▶ Assignment: Which lines hold the string "zero"? Copy each of them from the material below.

▶ Data for analysis:

**src/rtl/pfrc_pkg.sv**
```systemverilog
// shared types, constants and register codes of the pcm format, rate and channel converter
`timescale 1ns / 1ps
`default_nettype none
package pfrc_pkg;

  localparam int MAX_CHANNELS = 8;
  localparam int MAX_REPEATS  = 8;

  localparam int RATE_W     = 21;
  localparam int RATE_MIN   = 8192;
  localparam int RATE_MAX   = 1048576;
  localparam int PHASE_ONE  = 65536;
  localparam int PH_W       = 24;
  localparam int FULL_SCALE = 32767;

  localparam int WORD_W = 32;
  localparam int SMP_W  = 16;
  localparam int MAN_W  = 24;
  localparam int PROD_W = MAN_W + 15;

  localparam int FMT_W   = 3;
  localparam int INCH_W  = 4;
  localparam int OUTCH_W = 2;
  localparam int IDX_W   = 2;

  localparam int NCH_W  = $clog2(MAX_CHANNELS + 1);
  localparam int CNT_W  = (MAX_CHANNELS > 1) ? $clog2(MAX_CHANNELS) : 1;
  localparam int SUM_W  = SMP_W + $clog2(MAX_CHANNELS);
  localparam int REP_W  = $clog2(MAX_REPEATS + 1);

  // sample formats
  localparam logic [FMT_W-1:0] FMT_PCM16 = 3'd0;
  localparam logic [FMT_W-1:0] FMT_PCM24 = 3'd1;
  localparam logic [FMT_W-1:0] FMT_PCM32 = 3'd2;
  localparam logic [FMT_W-1:0] FMT_F32   = 3'd3;

  // register indexes
  localparam logic [IDX_W-1:0] REG_FORMAT   = 2'd0;
  localparam logic [IDX_W-1:0] REG_IN_CH    = 2'd1;
  localparam logic [IDX_W-1:0] REG_OUT_CH   = 2'd2;
  localparam logic [IDX_W-1:0] REG_RATE     = 2'd3;

  typedef enum logic [2:0] {
    ST_IDLE,
    ST_ACC,
    ST_DIV,
    ST_LOOP,
    ST_EMIT0,
    ST_EMIT1
  } pfrc_state_t;

endpackage
`default_nettype wire

```
**src/rtl/pfrc_conv.sv**
```systemverilog
// sample word to signed 16-bit converter with a registered float scaling multiply
`timescale 1ns / 1ps
`default_nettype none
module pfrc_conv
  import pfrc_pkg::*;
(
  input  wire logic                    clk,
  input  wire logic                    load,
  input  wire logic [WORD_W-1:0]       word,
  input  wire logic [FMT_W-1:0]        fmt,
  output logic signed [SMP_W-1:0]      sample
);

  logic [WORD_W-1:0] word_r;
  logic [PROD_W-1:0] prod_r;
  logic [MAN_W-1:0]  man_in;
  logic [7:0]        ex;
  logic [7:0]        sh;
  logic [PROD_W-1:0] shifted;
  logic [14:0]       mag;
  logic signed [SMP_W-1:0] float_s;
  logic              is_nan;

  assign man_in = (word[30:23] == 8'd0) ? {1'b0, word[22:0]} : {1'b1, word[22:0]};

  always_ff @(posedge clk) begin
    if (load) begin
      word_r <= word;
      prod_r <= PROD_W'(man_in) * PROD_W'(FULL_SCALE);
    end
  end

  always_comb begin
    ex      = word_r[30:23];
    is_nan  = (ex == 8'hff) && (word_r[22:0] != 23'd0);
    // value is m * 2^(e - 150), so the scaled product shifts right by 150 - e
    sh      = 8'd150 - ((ex == 8'd0) ? 8'd1 : ex);
    shifted = (sh >= 8'(PROD_W)) ? '0 : (prod_r >> sh);
    if (ex >= 8'd127) mag = 15'(FULL_SCALE);
    else              mag = shifted[14:0];
    if (is_nan)          float_s = '0;
    else if (word_r[31]) float_s = -$signed({1'b0, mag});
    else                 float_s = $signed({1'b0, mag});
  end

  always_comb begin
    unique case (fmt)
      FMT_PCM16: sample = $signed(word_r[15:0]);
      FMT_PCM24: sample = $signed(word_r[23:8]);
      FMT_PCM32: sample = $signed(word_r[31:16]);
      FMT_F32:   sample = float_s;
      default:   sample = '0;
    endcase
  end

endmodule
`default_nettype wire

```
**src/rtl/pfrc_div.sv**
```systemverilog
// bit-serial restoring divider for the mono average, truncating toward zero
`timescale 1ns / 1ps
`default_nettype none
module pfrc_div
  import pfrc_pkg::*;
(
  input  wire logic                    clk,
  input  wire logic                    rst_n,
  input  wire logic                    start,
  input  wire logic signed [SUM_W-1:0] dividend,
  input  wire logic [NCH_W-1:0]        divisor,
  output logic                         done,
  output logic signed [SMP_W-1:0]      quotient
);

  localparam int DCNT_W = $clog2(SUM_W + 1);

  logic              busy_r, busy_nxt;
  logic              done_r, done_nxt;
  logic [DCNT_W-1:0] cnt_r, cnt_nxt;
  logic [NCH_W-1:0]  rem_r, rem_nxt;
  logic [NCH_W-1:0]  dvs_r, dvs_nxt;
  logic [SUM_W-1:0]  quo_r, quo_nxt;
  logic              neg_r, neg_nxt;
  logic [NCH_W:0]    trial;
  logic [NCH_W:0]    diff;
  logic              fits;

  always_comb begin
    busy_nxt = busy_r;
    done_nxt = 1'b0;
    cnt_nxt  = cnt_r;
    rem_nxt  = rem_r;
    dvs_nxt  = dvs_r;
    quo_nxt  = quo_r;
    neg_nxt  = neg_r;
    trial    = {rem_r, quo_r[SUM_W-1]};
    diff     = trial - {1'b0, dvs_r};
    fits     = trial >= {1'b0, dvs_r};
    if (start) begin
      busy_nxt = 1'b1;
      cnt_nxt  = DCNT_W'(SUM_W);
      rem_nxt  = '0;
      dvs_nxt  = divisor;
      neg_nxt  = dividend[SUM_W-1];
      quo_nxt  = dividend[SUM_W-1] ? SUM_W'(-dividend) : SUM_W'(dividend);
    end else if (busy_r) begin
      // one quotient bit a cycle, msb first
      rem_nxt = fits ? diff[NCH_W-1:0] : trial[NCH_W-1:0];
      quo_nxt = {quo_r[SUM_W-2:0], fits};
      cnt_nxt = cnt_r - 1'b1;
      if (cnt_r == DCNT_W'(1)) begin
        busy_nxt = 1'b0;
        done_nxt = 1'b1;
      end
    end
  end

  always_ff @(posedge clk) begin
    if (!rst_n) begin
      busy_r <= 1'b0;
      done_r <= 1'b0;
      cnt_r  <= '0;
    end else begin
      busy_r <= busy_nxt;
      done_r <= done_nxt;
      cnt_r  <= cnt_nxt;
    end
  end

  always_ff @(posedge clk) begin
    rem_r <= rem_nxt;
    dvs_r <= dvs_nxt;
    quo_r <= quo_nxt;
    neg_r <= neg_nxt;
  end

  assign done     = done_r;
  assign quotient = neg_r ? -$signed(SMP_W'(quo_r)) : $signed(SMP_W'(quo_r));

endmodule
`default_nettype wire

```
**src/rtl/pcm_format_rate_channel_converter_unit.sv**
```systemverilog
// Interleaved channel words go in one at a time; each is converted to signed 16 bits
// (pcm16/24/32 by taking the top 16 bits, float32 clamped and scaled by 32767), and
// on the last channel of a frame a mono average or stereo pair is emitted zero or more
// times by a Q8.16 signed drop/repeat phase accumulator. A word that does not end a
// frame is accepted with the float multiply, then accumulated. A frame-ending word also
// runs the bit-serial average divider, then one loop pass per output frame copy, each
// followed by its results, one per cycle as the output side takes them, and a last loop
// pass to close the phase. in_tready is high only while the sequencer is idle. A silent
// word is taken without leaving idle, yields nothing, and restarts frame assembly and
// the phase.
`timescale 1ns / 1ps
`default_nettype none
module pcm_format_rate_channel_converter_unit
  import pfrc_pkg::*;
(
  input  wire logic                clk,
  input  wire logic                rst_n,
  input  wire logic                in_tvalid,
  output logic                     in_tready,
  input  wire logic [WORD_W-1:0]   in_tdata,   // sample_word
  input  wire logic                in_tuser,   // silent
  output logic                     out_tvalid,
  input  wire logic                out_tready,
  output logic [SMP_W-1:0]         out_tdata,  // out_sample
  output logic                     out_tuser,  // out_channel
  output logic                     out_tlast,
  input  wire logic                cfg_valid,
  output logic                     cfg_ready,
  input  wire logic [IDX_W-1:0]    cfg_index,
  input  wire logic [RATE_W-1:0]   cfg_data
);

  pfrc_state_t state_r, state_nxt;

  logic [FMT_W-1:0]   fmt_r;
  logic [INCH_W-1:0]  in_ch_r;
  logic [OUTCH_W-1:0] out_ch_r;
  logic [RATE_W-1:0]  rate_r;

  logic [CNT_W-1:0]        cnt_r, cnt_nxt;
  logic signed [SUM_W-1:0] sum_r, sum_nxt;
  logic signed [SMP_W-1:0] first_r, first_nxt;
  logic signed [SMP_W-1:0] second_r, second_nxt;
  logic signed [PH_W-1:0]  phase_r, phase_nxt;
  logic [REP_W-1:0]        reps_r, reps_nxt;
  logic                    last_iter_r, last_iter_nxt;

  logic              out_valid_r, out_valid_nxt;
  logic [SMP_W-1:0]  out_data_r, out_data_nxt;
  logic              out_ch_sel_r, out_ch_sel_nxt;
  logic              out_last_r, out_last_nxt;

  logic                    in_acc;
  logic                    conv_load;
  logic signed [SMP_W-1:0] conv_sample;
  logic                    div_start;
  logic                    div_done;
  logic signed [SMP_W-1:0] mono;
  logic [NCH_W-1:0]        n_c;
  logic [RATE_W-1:0]       step_c;
  logic signed [PH_W-1:0]  phase_add;
  logic                    phase_le0;
  logic                    add_le0;
  logic                    last_c;
  logic                    stereo;
  logic                    frame_end;

  assign in_tready  = (state_r == ST_IDLE);
  assign in_acc     = in_tvalid && in_tready;
  assign conv_load  = in_acc && !in_tuser;
  assign cfg_ready  = 1'b1;
  assign out_tvalid = out_valid_r;
  assign out_tdata  = out_data_r;
  assign out_tuser  = out_ch_sel_r;
  assign out_tlast  = out_last_r;

  pfrc_conv u_conv (
    .clk    (clk),
    .load   (conv_load),
    .word   (in_tdata),
    .fmt    (fmt_r),
    .sample (conv_sample)
  );

  // the divider starts on the accumulate cycle, so it takes the sum with this word in it
  pfrc_div u_div (
    .clk      (clk),
    .rst_n    (rst_n),
    .start    (div_start),
    .dividend (sum_nxt),
    .divisor  (n_c),
    .done     (div_done),
    .quotient (mono)
  );

  // configuration
  always_ff @(posedge clk) begin
    if (!rst_n) begin
      fmt_r    <= FMT_PCM16;
      in_ch_r  <= 4'd2;
      out_ch_r <= 2'd1;
      rate_r   <= RATE_W'(PHASE_ONE);
    end else if (cfg_valid && cfg_ready) begin
      unique case (cfg_index)
        REG_FORMAT: fmt_r    <= cfg_data[FMT_W-1:0];
        REG_IN_CH:  in_ch_r  <= cfg_data[INCH_W-1:0];
        REG_OUT_CH: out_ch_r <= cfg_data[OUTCH_W-1:0];
        REG_RATE:   rate_r   <= cfg_data;
      endcase
    end
  end

  always_comb begin
    if (in_ch_r == '0)                                       n_c = NCH_W'(1);
    else if ({28'd0, in_ch_r} > 32'(MAX_CHANNELS))           n_c = NCH_W'(MAX_CHANNELS);
    else                                                     n_c = NCH_W'(in_ch_r);
    if (rate_r < RATE_W'(RATE_MIN))      step_c = RATE_W'(RATE_MIN);
    else if (rate_r > RATE_W'(RATE_MAX)) step_c = RATE_W'(RATE_MAX);
    else                                 step_c = rate_r;
  end

  assign stereo    = out_ch_r[1];
  assign frame_end = ((NCH_W+1)'(cnt_r) + 1'b1) >= (NCH_W+1)'(n_c);
  assign phase_add = phase_r + $signed(PH_W'(step_c));
  assign phase_le0 = phase_r[PH_W-1] || (phase_r == '0);
  assign add_le0   = phase_add[PH_W-1] || (phase_add == '0);
  // the final copy is the last pass of the loop or the one that hits the repeat cap
  assign last_c    = !add_le0 || (REP_W'(reps_r + 1'b1) == REP_W'(MAX_REPEATS));

  always_comb begin
    state_nxt      = state_r;
    cnt_nxt        = cnt_r;
    sum_nxt        = sum_r;
    first_nxt      = first_r;
    second_nxt     = second_r;
    phase_nxt      = phase_r;
    reps_nxt       = reps_r;
    last_iter_nxt  = last_iter_r;
    out_valid_nxt  = out_valid_r;
    out_data_nxt   = out_data_r;
    out_ch_sel_nxt = out_ch_sel_r;
    out_last_nxt   = out_last_r;
    div_start      = 1'b0;

    unique case (state_r)
      ST_IDLE: begin
        if (in_acc) begin
          if (in_tuser) begin
            phase_nxt = '0;
            cnt_nxt   = '0;
            sum_nxt   = '0;
          end else begin
            state_nxt = ST_ACC;
          end
        end
      end
      ST_ACC: begin
        if (cnt_r == '0) begin
          first_nxt  = conv_sample;
          second_nxt = conv_sample;
          sum_nxt    = SUM_W'(conv_sample);
        end else begin
          if (cnt_r == CNT_W'(1)) second_nxt = conv_sample;
          sum_nxt = sum_r + SUM_W'(conv_sample);
        end
        if (frame_end) begin
          cnt_nxt   = '0;
          state_nxt = ST_DIV;
        end else begin
          cnt_nxt   = cnt_r + 1'b1;
          state_nxt = ST_IDLE;
        end
      end
      ST_DIV: begin
        // sum_r holds the whole frame here
        if (div_done) state_nxt = ST_LOOP;
      end
      ST_LOOP: begin
        if (phase_le0) begin
          phase_nxt = phase_add;
          if (reps_r < REP_W'(MAX_REPEATS)) begin
            reps_nxt       = reps_r + 1'b1;
            last_iter_nxt  = last_c;
            out_valid_nxt  = 1'b1;
            out_data_nxt   = stereo ? first_r : mono;
            out_ch_sel_nxt = 1'b0;
            out_last_nxt   = stereo ? 1'b0 : last_c;
            state_nxt      = ST_EMIT0;
          end
        end else begin
          phase_nxt = phase_r - PH_W'(PHASE_ONE);
          reps_nxt  = '0;
          state_nxt = ST_IDLE;
        end
      end
      ST_EMIT0: begin
        if (out_tready) begin
          if (stereo) begin
            out_data_nxt   = second_r;
            out_ch_sel_nxt = 1'b1;
            out_last_nxt   = last_iter_r;
            state_nxt      = ST_EMIT1;
          end else begin
            out_valid_nxt = 1'b0;
            state_nxt     = ST_LOOP;
          end
        end
      end
      ST_EMIT1: begin
        if (out_tready) begin
          out_valid_nxt = 1'b0;
          state_nxt     = ST_LOOP;
        end
      end
      default: state_nxt = ST_IDLE;
    endcase

    if (state_r == ST_ACC && frame_end) div_start = 1'b1;
  end

  always_ff @(posedge clk) begin
    if (!rst_n) begin
      state_r     <= ST_IDLE;
      cnt_r       <= '0;
      sum_r       <= '0;
      first_r     <= '0;
      second_r    <= '0;
      phase_r     <= '0;
      reps_r      <= '0;
      out_valid_r <= 1'b0;
    end else begin
      state_r     <= state_nxt;
      cnt_r       <= cnt_nxt;
      sum_r       <= sum_nxt;
      first_r     <= first_nxt;
      second_r    <= second_nxt;
      phase_r     <= phase_nxt;
      reps_r      <= reps_nxt;
      out_valid_r <= out_valid_nxt;
    end
  end

  always_ff @(posedge clk) begin
    last_iter_r  <= last_iter_nxt;
    out_data_r   <= out_data_nxt;
    out_ch_sel_r <= out_ch_sel_nxt;
    out_last_r   <= out_last_nxt;
  end

endmodule
`default_nettype wire
```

▶ Response below:
// bit-serial restoring divider for the mono average, truncating toward zero
// on the last channel of a frame a mono average or stereo pair is emitted zero or more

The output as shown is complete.